Marcus Aurelius, Meditations 12.5.1


How can it be that the gods, after having arranged all things well and benevolently for mankind, have overlooked this alone, that some men, and very good men, and men who, as we may say, have had most communion with the Divinity, and through pious acts and religious observances have been most intimate with the Divinity, when they have once died should never exist again, but should be completely extinguished? . . .

—Marcus Aurelius, Meditations, Book 12.5 (tr Long)

I have offered myself three answers to this question, at different times. The first is from the oldest me, the second from the middle me, the third from the newest me.

I cannot claim to know precisely why Marcus Aurelius asked this. At first, I would take the question quite literally, and ponder the injustice or tragedy of it all. Later, I would see it as a rhetorical question, and find within the question itself the very problem within my own thinking.

First Stage: Damn straight, how did God get this one thing wrong? There should surely be a reward for being just, for being pious, for trying to rise above all of the muck and the filth. Why do the virtuous die with nothing, often well before their rightful time, while the vicious live with everything, often well beyond their rightful time? It all seems quite unfair.

Second Stage: Maybe it isn’t wrong for something to cease to be? Providence doesn’t get things wrong at all; I just don’t see it right. Living longer or shorter is neither good nor bad. Having more or else is neither good nor bad. I have misunderstood what a good life really is. Yes, I will die, as will everyone else, and the only thing that matters is how well my time was lived, not how long I lived, or how much “stuff” I acquired.

Third Stage: Wait, does anything really cease to be at all?

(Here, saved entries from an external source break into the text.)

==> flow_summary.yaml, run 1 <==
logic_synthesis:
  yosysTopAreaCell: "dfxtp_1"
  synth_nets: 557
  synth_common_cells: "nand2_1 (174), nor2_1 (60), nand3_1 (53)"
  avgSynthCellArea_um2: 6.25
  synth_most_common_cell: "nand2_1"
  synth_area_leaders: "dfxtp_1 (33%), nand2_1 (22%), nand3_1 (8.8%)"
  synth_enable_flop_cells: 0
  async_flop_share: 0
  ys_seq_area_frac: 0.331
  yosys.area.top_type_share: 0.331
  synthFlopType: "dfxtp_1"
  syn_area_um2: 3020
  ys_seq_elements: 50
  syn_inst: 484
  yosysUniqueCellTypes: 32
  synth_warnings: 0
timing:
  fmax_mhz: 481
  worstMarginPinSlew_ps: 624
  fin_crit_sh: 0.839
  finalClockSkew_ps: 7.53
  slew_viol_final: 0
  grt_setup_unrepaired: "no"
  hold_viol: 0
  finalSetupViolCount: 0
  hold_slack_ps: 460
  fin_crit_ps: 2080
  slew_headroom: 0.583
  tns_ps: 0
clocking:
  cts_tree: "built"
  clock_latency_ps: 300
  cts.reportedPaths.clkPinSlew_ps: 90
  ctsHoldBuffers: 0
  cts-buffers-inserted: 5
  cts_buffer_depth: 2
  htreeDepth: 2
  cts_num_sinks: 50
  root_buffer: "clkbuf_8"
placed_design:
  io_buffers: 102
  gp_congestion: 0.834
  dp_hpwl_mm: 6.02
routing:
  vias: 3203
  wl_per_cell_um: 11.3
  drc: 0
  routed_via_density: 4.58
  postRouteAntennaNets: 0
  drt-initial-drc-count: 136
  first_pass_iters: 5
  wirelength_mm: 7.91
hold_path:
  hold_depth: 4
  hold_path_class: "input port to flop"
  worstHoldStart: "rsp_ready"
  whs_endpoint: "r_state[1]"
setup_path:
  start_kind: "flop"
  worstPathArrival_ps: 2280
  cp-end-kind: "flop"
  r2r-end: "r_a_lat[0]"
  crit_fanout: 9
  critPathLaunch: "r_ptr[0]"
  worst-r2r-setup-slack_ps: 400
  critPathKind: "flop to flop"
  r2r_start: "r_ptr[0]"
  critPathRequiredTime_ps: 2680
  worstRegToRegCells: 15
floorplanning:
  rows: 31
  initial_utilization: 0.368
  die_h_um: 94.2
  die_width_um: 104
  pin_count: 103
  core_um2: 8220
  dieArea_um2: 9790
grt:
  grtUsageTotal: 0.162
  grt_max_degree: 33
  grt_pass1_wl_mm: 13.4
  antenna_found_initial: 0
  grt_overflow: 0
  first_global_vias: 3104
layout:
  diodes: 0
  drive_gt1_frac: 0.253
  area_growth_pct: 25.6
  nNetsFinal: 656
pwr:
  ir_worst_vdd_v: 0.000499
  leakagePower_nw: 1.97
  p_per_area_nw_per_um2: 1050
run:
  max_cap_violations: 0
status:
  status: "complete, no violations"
File: src/rtl/regfile_pkg.sv
// Shared types and helpers for the speculative register file.
package regfile_pkg;

  // Widest address and data any instance may use; write requests are carried at these widths.
  localparam int unsigned MaxAddrBits = 16;
  localparam int unsigned MaxDataBits = 64;

  typedef struct packed {
    logic                   en;
    logic [MaxAddrBits-1:0] addr;
    logic [MaxDataBits-1:0] data;
  } writeReq_t;

  function automatic int unsigned addrBits(input int unsigned regCount);
    return $clog2(regCount);
  endfunction

  // Pending-counter saturation value for a counter of the given width.
  function automatic int unsigned pendingSat(input int unsigned bits);
    return (32'd1 << bits) - 32'd1;
  endfunction

endpackage

File: src/rtl/speculative_register_file_cell.sv
// One register: committed value, optional shadow with spec bit, and pending-write counter.
// Shadow storage is built only when SPECULATIVE_REGFILE_SHADOW_EN is defined.
module speculative_register_file_cell
  import regfile_pkg::*;
#(
  parameter int unsigned DATABITWIDTH = 16,
  parameter int unsigned WRITEPORTS   = 2,
  parameter int unsigned PENDINGBITS  = 2
) (
  input  logic                    clk,
  input  logic                    async_rst_n,
  input  logic                    clk_en,
  input  logic                    Speculating,
  input  logic                    EndSpeculationPulse,
  input  logic                    MispredictedSpeculationPulse,
  input  logic [WRITEPORTS-1:0]   writeHit,
  input  logic [DATABITWIDTH-1:0] writeData,
  input  logic                    reserveHit,
  output logic [DATABITWIDTH-1:0] readValue,
  output logic                    specBit,
  output logic                    pending,
  output logic                    reserveStall
);

  localparam logic [PENDINGBITS-1:0] CountMax = PENDINGBITS'(pendingSat(PENDINGBITS));

  logic [DATABITWIDTH-1:0] committedQ, committedD;
  logic [PENDINGBITS-1:0]  countQ, countD;
  logic                    anyWrite;
  int                      nWrites;
  int                      countNext;

  always_comb begin
    anyWrite = |writeHit;
    nWrites  = 0;
    for (int p = 0; p < int'(WRITEPORTS); p++) begin
      if (writeHit[p]) nWrites++;
    end
    reserveStall = reserveHit && (countQ == CountMax) && !anyWrite;
    countNext = 0;
    countNext[PENDINGBITS-1:0] = countQ;
    if (reserveHit && !reserveStall) countNext++;
    countNext = countNext - nWrites;
    // Writes with nothing outstanding are clamped rather than wrapping.
    if (countNext < 0) countNext = 0;
    countD = countNext[PENDINGBITS-1:0];
  end

  assign pending = (countQ != '0);

`ifdef SPECULATIVE_REGFILE_SHADOW_EN
  logic [DATABITWIDTH-1:0] shadowQ, shadowD;
  logic                    specQ, specD;

  always_comb begin
    committedD = committedQ;
    shadowD    = shadowQ;
    specD      = specQ;
    if (MispredictedSpeculationPulse) begin
      specD = 1'b0;
      if (anyWrite) committedD = writeData;
    end else if (EndSpeculationPulse) begin
      specD = 1'b0;
      if (anyWrite)   committedD = writeData;
      else if (specQ) committedD = shadowQ;
    end else if (anyWrite) begin
      if (Speculating) begin
        shadowD = writeData;
        specD   = 1'b1;
      end else begin
        committedD = writeData;
      end
    end
  end

  always_ff @(posedge clk or negedge async_rst_n) begin
    if (!async_rst_n) begin
      committedQ <= '0;
      shadowQ    <= '0;
      specQ      <= 1'b0;
      countQ     <= '0;
    end else if (clk_en) begin
      committedQ <= committedD;
      shadowQ    <= shadowD;
      specQ      <= specD;
      countQ     <= countD;
    end
  end

  assign readValue = specQ ? shadowQ : committedQ;
  assign specBit   = specQ;
`else
  logic unusedSpecInputs;
  assign unusedSpecInputs = Speculating ^ EndSpeculationPulse ^ MispredictedSpeculationPulse;

  assign committedD = anyWrite ? writeData : committedQ;

  always_ff @(posedge clk or negedge async_rst_n) begin
    if (!async_rst_n) begin
      committedQ <= '0;
      countQ     <= '0;
    end else if (clk_en) begin
      committedQ <= committedD;
      countQ     <= countD;
    end
  end

  assign readValue = committedQ;
  assign specBit   = 1'b0;
`endif

endmodule

File: src/rtl/speculative_register_file.sv
// Multi-port register file with pending-write scoreboard and single-level speculation shadow.
// Shadow/speculation support is enabled by defining SPECULATIVE_REGFILE_SHADOW_EN.
module speculative_register_file
  import regfile_pkg::*;
#(
  parameter int unsigned DATABITWIDTH = 16,
  parameter int unsigned REGCOUNT     = 16,
  parameter int unsigned READPORTS    = 2,
  parameter int unsigned WRITEPORTS   = 2,
  parameter int unsigned PENDINGBITS  = 2,
  localparam int unsigned ADDRBITS    = addrBits(REGCOUNT)
) (
  input  logic                                     clk,
  input  logic                                     async_rst_n,
  input  logic                                     clk_en,
  input  logic                                     Speculating,
  input  logic                                     EndSpeculationPulse,
  input  logic                                     MispredictedSpeculationPulse,
  input  logic [READPORTS-1:0][ADDRBITS-1:0]       ReadAddr,
  output logic [READPORTS-1:0][DATABITWIDTH-1:0]   ReadData,
  output logic [READPORTS-1:0]                     ReadReady,
  input  logic                                     ReserveEn,
  input  logic [ADDRBITS-1:0]                      ReserveAddr,
  output logic                                     ReserveStall,
  input  logic [WRITEPORTS-1:0]                    WriteEn,
  input  logic [WRITEPORTS-1:0][ADDRBITS-1:0]      WriteAddr,
  input  logic [WRITEPORTS-1:0][DATABITWIDTH-1:0]  WriteData,
  output logic [REGCOUNT-1:0]                      SpeculativeVector,
  output logic [REGCOUNT-1:0]                      PendingVector
);

  writeReq_t                                writeReq [WRITEPORTS];
  logic                                     unusedReq;
  logic [REGCOUNT-1:1][WRITEPORTS-1:0]      writeHit;
  logic [REGCOUNT-1:1][DATABITWIDTH-1:0]    selData;
  logic [REGCOUNT-1:1]                      reserveHit;
  logic [REGCOUNT-1:0]                      stallVec;
  logic [DATABITWIDTH-1:0]                  regValue [REGCOUNT];

  always_comb begin
    unusedReq = 1'b0;
    for (int p = 0; p < int'(WRITEPORTS); p++) begin
      writeReq[p]                     = '0;
      writeReq[p].en                  = WriteEn[p];
      writeReq[p].addr[ADDRBITS-1:0]  = WriteAddr[p];
      writeReq[p].data[DATABITWIDTH-1:0] = WriteData[p];
      unusedReq = unusedReq ^ (^writeReq[p]);
    end
  end

  // Decode per register; the loop order makes the highest-indexed port win the data.
  always_comb begin
    for (int r = 1; r < int'(REGCOUNT); r++) begin
      selData[r]    = '0;
      reserveHit[r] = ReserveEn && (ReserveAddr == ADDRBITS'(r));
      for (int p = 0; p < int'(WRITEPORTS); p++) begin
        writeHit[r][p] = writeReq[p].en && (writeReq[p].addr == MaxAddrBits'(r));
        if (writeHit[r][p]) selData[r] = writeReq[p].data[DATABITWIDTH-1:0];
      end
    end
  end

  for (genvar r = 0; r < int'(REGCOUNT); r++) begin : gReg
    if (r == 0) begin : gZero
      assign regValue[r]          = '0;
      assign SpeculativeVector[r] = 1'b0;
      assign PendingVector[r]     = 1'b0;
      assign stallVec[r]          = 1'b0;
    end else begin : gCell
      speculative_register_file_cell #(
        .DATABITWIDTH (DATABITWIDTH),
        .WRITEPORTS   (WRITEPORTS),
        .PENDINGBITS  (PENDINGBITS)
      ) uCell (
        .clk                          (clk),
        .async_rst_n                  (async_rst_n),
        .clk_en                       (clk_en),
        .Speculating                  (Speculating),
        .EndSpeculationPulse          (EndSpeculationPulse),
        .MispredictedSpeculationPulse (MispredictedSpeculationPulse),
        .writeHit                     (writeHit[r]),
        .writeData                    (selData[r]),
        .reserveHit                   (reserveHit[r]),
        .readValue                    (regValue[r]),
        .specBit                      (SpeculativeVector[r]),
        .pending                      (PendingVector[r]),
        .reserveStall                 (stallVec[r])
      );
    end
  end

  assign ReserveStall = |stallVec;

  always_comb begin
    for (int i = 0; i < int'(READPORTS); i++) begin
      ReadData[i]  = regValue[ReadAddr[i]];
      ReadReady[i] = ~PendingVector[ReadAddr[i]];
    end
  end

endmodule

File: config.mk
export PLATFORM = sky130hd
export DESIGN_NAME = speculative_register_file
export DESIGN_NICKNAME = d
export VERILOG_FILES = /design/src/rtl/regfile_pkg.sv /design/src/rtl/speculative_register_file_cell.sv /design/src/rtl/speculative_register_file.sv
export SDC_FILE = /design/constraint.sdc
export NUM_CORES = 1
export LEC_CHECK = 0
export CORE_AREA = 4 4 259 261
export DETAILED_ROUTE_END_ITERATION = 8
export DIE_AREA = 0 0 263 265
export HOLD_SLACK_MARGIN = 0.12
export PLACE_DENSITY = 0.46
export SLEW_MARGIN = 20
export SYNTH_ARGS = -nofsm -noshare
export SYNTH_HDL_FRONTEND = slang
export SYNTH_SLANG_ARGS = --single-unit
File: constraint.sdc
create_clock -name clk -period 4.3 [get_ports clk]
set_input_delay 1.29 -clock clk [delete_from_list [all_inputs] [get_ports clk]]
set_output_delay 1.29 -clock clk [all_outputs]
set_load 0.01 [all_outputs]
Word level (Yosys, flattened, before mapping). Cells that the tools add are included.

Add/subtract/negate cells: 45. Magnitude comparators: 19. Bitwise gates (word level): 4. Mux-type cells: 100. Reductions and logical operators: 166. Equal/unequal tests: 60.

Operator list (count): $mux W32 (30); $mux W16 (34); $lt A32 B1 Y1 const B (15); $sub A32 B32 Y32 (15); $bmux W16 S4 (2); $eq A4 B4 Y1 const B (24); $logic_and A1 B1 Y1 (90); $eq A4 B3 Y1 const B (12); $add A2 B1 Y3 const B (15); $add A1 B1 Y2 const B (15); $eq A2 B2 Y1 const B (15); $logic_not A1 Y1 (30); $mux W2 (15); $reduce_and A2 Y1 (15); $reduce_bool A2 Y1 (15); $reduce_or A2 Y1 (15); $eq A4 B2 Y1 const B (6); $mux W1 (17); $reduce_or A15 Y1 (1); $eq A4 B1 Y1 const B (3); $ge A5 B5 Y1 const B (2); $lt A4 B5 Y1 const B (2); $not A4 Y5 (2); $bmux W1 S4 (2); $not A1 Y1 (2).

Word-level logic and storage cells: 424. Input bits: 61. Output and inout bits: 67. Bits in registers: 270.

Longest topological paths before layout. Gate-level depths: netlist of run 1.

Word-level depth: 11. Mapped depth: 14. Mapped depth without buffers: 11.

Modules after synthesis. A second synthesis of run 1 with hierarchy kept.

Cell total of the unflattened synthesis: 1755. Area total of the unflattened synthesis: 20868.8 um^2.

Modules (own cells, without submodules): speculative_register_file_cell (cells each 65, sequential area each 450.4 um^2, area each 902.1 um^2, instances 15); speculative_register_file (cells each 780, sequential area each 0.0 um^2, area each 7337.0 um^2, instances 1).

Worst setup path after synthesis of run 1. Ideal clock, no wire load.

Kind: input to output. Start point: input port WriteAddr[4] in the netlist's numbering. End point: output port ReserveStall. Slack: -99 ps. Path buffers: 3. Stages on the path: 11. Arrival time: 3109 ps. Cells stage by stage: buf_2 > nor2b_2 > and2_1 > buf_4 > buf_4 > inv_2 > ha_1 > nand3b_1 > a21boi_0 > nor4b_1 > o211ai_1.

Word-level cells in the longest chain between the ends: 6.

RTL lines: start: declaration (RTL line speculative_register_file.sv:26) `input logic [WRITEPORTS-1:0][ADDRBITS-1:0] WriteAddr,`; $eq A4 B1 Y1, or another cell as far along (RTL line speculative_register_file.sv:57) `writeHit[r][p] = writeReq[p].en && (writeReq[p].addr == MaxAddrBits'(r));`; $logic_and A1 B1 Y1 (RTL line speculative_register_file.sv:57); $reduce_or A2 Y1 (RTL line speculative_register_file_cell.sv:34) `anyWrite = |writeHit;`; $logic_not A1 Y1 (RTL line speculative_register_file_cell.sv:39) `reserveStall = reserveHit && (countQ == CountMax) && !anyWrite;`; $logic_and A1 B1 Y1 (RTL line speculative_register_file_cell.sv:39); $reduce_or A15 Y1 (*) (RTL line speculative_register_file.sv:92) `assign ReserveStall = |stallVec;`; end: declaration (RTL line speculative_register_file.sv:24) `output logic ReserveStall,`.

Mark *: on every way between the ends. The rest lies on a longest branch, timed or not.

Worst setup path in the final report of run 1.
Start point: input port WriteAddr[2] in the netlist's numbering. End point: output port ReserveStall.

Same word-level chain as after synthesis.

==> flow_summary.yaml, run 1 <==
detailed_routing:
  routed_via_density: 5.77
  ant_nets: 0
  post-route-drc-count: 0
  wirelength_um: 87500
  drt_iter0_drc: 1689
  drt_first_pass_iters: 6
  dr_total_vias: 18015
  routedWlPerCell_um: 28.0
setup_path:
  crit_top_cell: "buf_6"
  regToRegEndpoint: "gReg[13].gCell.uCell.countQ[0]"
  cp-start-kind: "input pin"
  cp_num_cells: 13
  cp_num_buf_inv: 6
  r2r_setup_slack_ns: 2.08
  crit_path_max_incr_delay_ns: 0.24
  cp-end-kind: "output port"
  critPathCapture: "ReserveStall"
  required_ns: 3.01
  crit_start: "WriteAddr[2]"
  cp_max_fo: 4
  slowest_stage: "dlygate4sd2_1"
  timing.rr.start: "gReg[13].gCell.uCell.countQ[1]"
  worstSetupPathType: "input pin to output port"
  path_cells: "dlygate4sd2_1 -> buf_4 -> nand3b_1 -> buf_6 -> buf_6 -> nor2_4 -> inv_1 -> ha_2 -> nand2_2 -> o21ai_1 -> a21oi_1 -> o211ai_1 -> buf_2"
  r2r_cells: 9
  critPathTopFamily: "buffers and inverters"
  worstPathArrival_ns: 3.03
clock_network:
  cts_buffer_depth: 3
  tritoncts: "done"
  cts_buffers: 36
  clk_root_buffer_cell: "clkbuf_16"
  cts.sinks: 270
  htree_levels: 2
  clkLatencyLatePin_ns: 0.56
  clk_pin_slew_ns: 0.06
timing:
  drv_slew: 0
  fin_worst_skew_ns: 0.00742
  rsz0062_at_grt: "true"
  worst_pin_slew_ns: 1.16
  final_hold_viol_count: 0
  period_share: 1.01
  fin_crit_ns: 4.32
  setup_violations: 1
  max-slew-margin-rel: 0.226
  setup_tns_ns: -0.0229
  fmax_mhz: 231
  fin_hold_ws_ns: 0.542
  setup_ws_ns: -0.0229
synth:
  syn-cell-area_sq_mm: 0.0193
  synth_compound_area_frac: 0.228
  synth_simple_gate_area_frac: 0.109
  yosysSeqAreaShare: 0.351
  synth.avg_cell_area_sq_um: 9.54
  synth_ff_type: "dfrtp_1"
  synth_top_family_by_area: "compound AO/OA/AOI/OAI gates"
  synth_xor_area_frac: 0.00682
  synth-edff-count: 0
  yosysWarningCount: 0
  synth_cells: 2019
  synth_seq_cells: 270
  ys_types: 48
  synth_mux_area_frac: 0.166
  synthArstFlopShare: 1.00
  synthAdderAreaFrac: 0.0584
cells_and_area:
  finalNetCount: 2387
  fillCellCount: 6396
  fin_util: 0.378
  area_delta_synth_final_pct: 26.4
  drive_gt1_frac: 0.292
floorplanning:
  rows: 93
  core_area_sq_mm: 0.0645
  dieArea_sq_mm: 0.0697
  die_width_um: 263
  initial_utilization: 0.299
  ioPinCount: 128
  die_h_um: 265
global_routing:
  grt_pass1_vias: 18206
  grt.overflow.total: 0
  track_usage: 0.243
  grt_max_degree: 82
  grt_pass1_wl_um: 127000
  antenna_found_initial: 11
status:
  outcome: "complete, but fails checks"
  violations: "negative setup slack"
power_and_ir_drop:
  power_density_mw_per_mm2: 413
  leakage_nw: 9.87
  vdd_drop_max_v: 0.000253
place:
  dpl.hpwl_um: 56200
  place.gp.congestion: 0.871
  numPortBuffers: 107
job:
  drv_cap: 0
hold_path:
  hold_path_class: "flop to flop"
power by group:
group          internal [W]  switching [W]
Combinational       0.00170        0.00169
Sequential          0.00322       0.000528
Clock               0.00164        0.00128
layer usage:
| metal | global-route usage | part of all wire |
|---|---|---|
| met4 | 0.100 | 0.042 |
| met5 | 0 | 0.000091 |
| met3 | 0.0422 | 0.078 |
| met2 | 0.396 | 0.47 |
| met1 | 0.321 | 0.41 |
per-stage QoR:
| stage | cell area, sq um | total power (W) | setup slack [ns] | cells |
|---|---|---|---|---|
| floorplan | 19300 | 0.00575 | 0.0241 | 2035 |
| global placement | 22600 | 0.00700 | -0.849 | 3019 |
| detailed placement | 22600 | 0.00710 | -0.830 | 3019 |
| CTS | 24100 | 0.0101 | -0.200 | 3108 |
| global route | 24400 | 0.0106 | -0.151 | 3121 |
| finish | 24400 | 0.0101 | -0.0229 | 3121 |
timing repair:
item                                    in CTS  in global routing
hold buffers                                 0                  0
gates resized for setup                    157                 59
endpoints found under the setup margin      35                 21
pin swaps                                   20                 12
gates cloned                                 1                  1
setup buffers                               28                  4
cells in the final DEF, fill, tap and decap left out, drive strengths merged, types with 28 or more instances in the layout:
cell type,instances
nand2b,45
nand2,28
buf,303
ha,90
nor2,289
mux4,94
a21oi,272
nand3,45
mux2,84
clkdlybuf4s50,53
dfrtp,270
inv,117
a22oi,242
clkbuf,55
sequential cells by signal (all words and copies together), names as in the netlist:
signal and count:
gReg.gCell.uCell.countQ 30, gReg.gCell.uCell.readValue 240
worst min-delay path by stage:
stage                                          to                          startpoint  slack [ns]  cells after the start
6_report       gReg[15].gCell.uCell.readValue[11]  gReg[15].gCell.uCell.readValue[11]        0.54                      2
5_1_grt            gReg[15].gCell.uCell.countQ[0]      gReg[15].gCell.uCell.countQ[0]        0.56                      1
4_1_cts        gReg[15].gCell.uCell.readValue[11]  gReg[15].gCell.uCell.readValue[11]        0.55                      2
3_5_place_dp   gReg[15].gCell.uCell.readValue[11]  gReg[15].gCell.uCell.readValue[11]        0.53                      2
3_3_place_gp    gReg[15].gCell.uCell.readValue[9]   gReg[15].gCell.uCell.readValue[9]        0.52                      2
2_1_floorplan    gReg[3].gCell.uCell.readValue[0]    gReg[3].gCell.uCell.readValue[0]        0.51                      2
cell usage after synthesis, drive strengths merged, types with 25 or more instances:
cell	count	area share
nor2	289	0.057
a21oi	272	0.071
dfrtp	270	0.35
a22oi	242	0.094
clkbuf	125	0.024
inv	115	0.022
buf	104	0.035
mux4	94	0.11
ha	90	0.058
mux2	84	0.049
nand2b	45	0.015
nand3	45	0.012
nand2	28	0.0055
o22ai	25	0.0081
cell type report:
| cell class | instances | area (sq um) | area share |
|---|---|---|---|
| multi-input combinational | 1421 | 11400 | 0.467 |
| sequential | 270 | 6760 | 0.277 |
| timing repair buffer | 392 | 3620 | 0.149 |
| tap | 855 | 1070 | 0.0439 |
| clock buffer | 48 | 996 | 0.0409 |
| inverter | 115 | 432 | 0.0177 |
| clock inverter | 12 | 97.6 | 0.00401 |
| antenna | 8 | 20.0 | 0.000822 |
worst register-to-register path, cell delays in order (launching register included):
cell and delay [ns]:
dfrtp_1 0.38, ha_1 0.20, nand2_1 0.10, buf_4 0.14, nand3_1 0.12, mux2_2 0.35
ha_1 0.20, a41oi_1 0.26, a21oi_1 0.10, mux2_2 0.27
cell families after synthesis:
logic type,count (synthesis)
other cells,1
fa+ha+maj,90
mux,192
compound gates,651
simple gates,456
xor+xnor,15
flops,270
buf+inv,344
Note: power is estimated with default switching activity, not from simulation.
==> run 2, diff against run 1 <==
Settings changed: GPL_ROUTABILITY_DRIVEN set to 0.
==> results of run 2 <==
Final layout, timing and power as in run 1 (identical DEF).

Nothing ends; it only becomes something else, something different, and thereby continues on in the order of Nature. Is it the same? Of course not, and it would hardly be part of a process if it merely stayed the same. Will "I" still exist? In some sense, though it isn’t for me to determine how that expresses itself. I am quite content to let God, or the Divine, or the Logos, or the Absolute, decide what that will be.

Faith, which is nothing but trust, is hardly so unreasonable in the end.

The order of things isn’t messed up at all. My estimation of things is what is messed up. The very way I ask the question reveals my first principles, and the answers come from my own growth in truth.

Perhaps my answer, and even my way of asking the question, will evolve again as I move along, and before I breathe my last. I not only suspect that will happen, I actually hope it will happen. Nothing created stands still.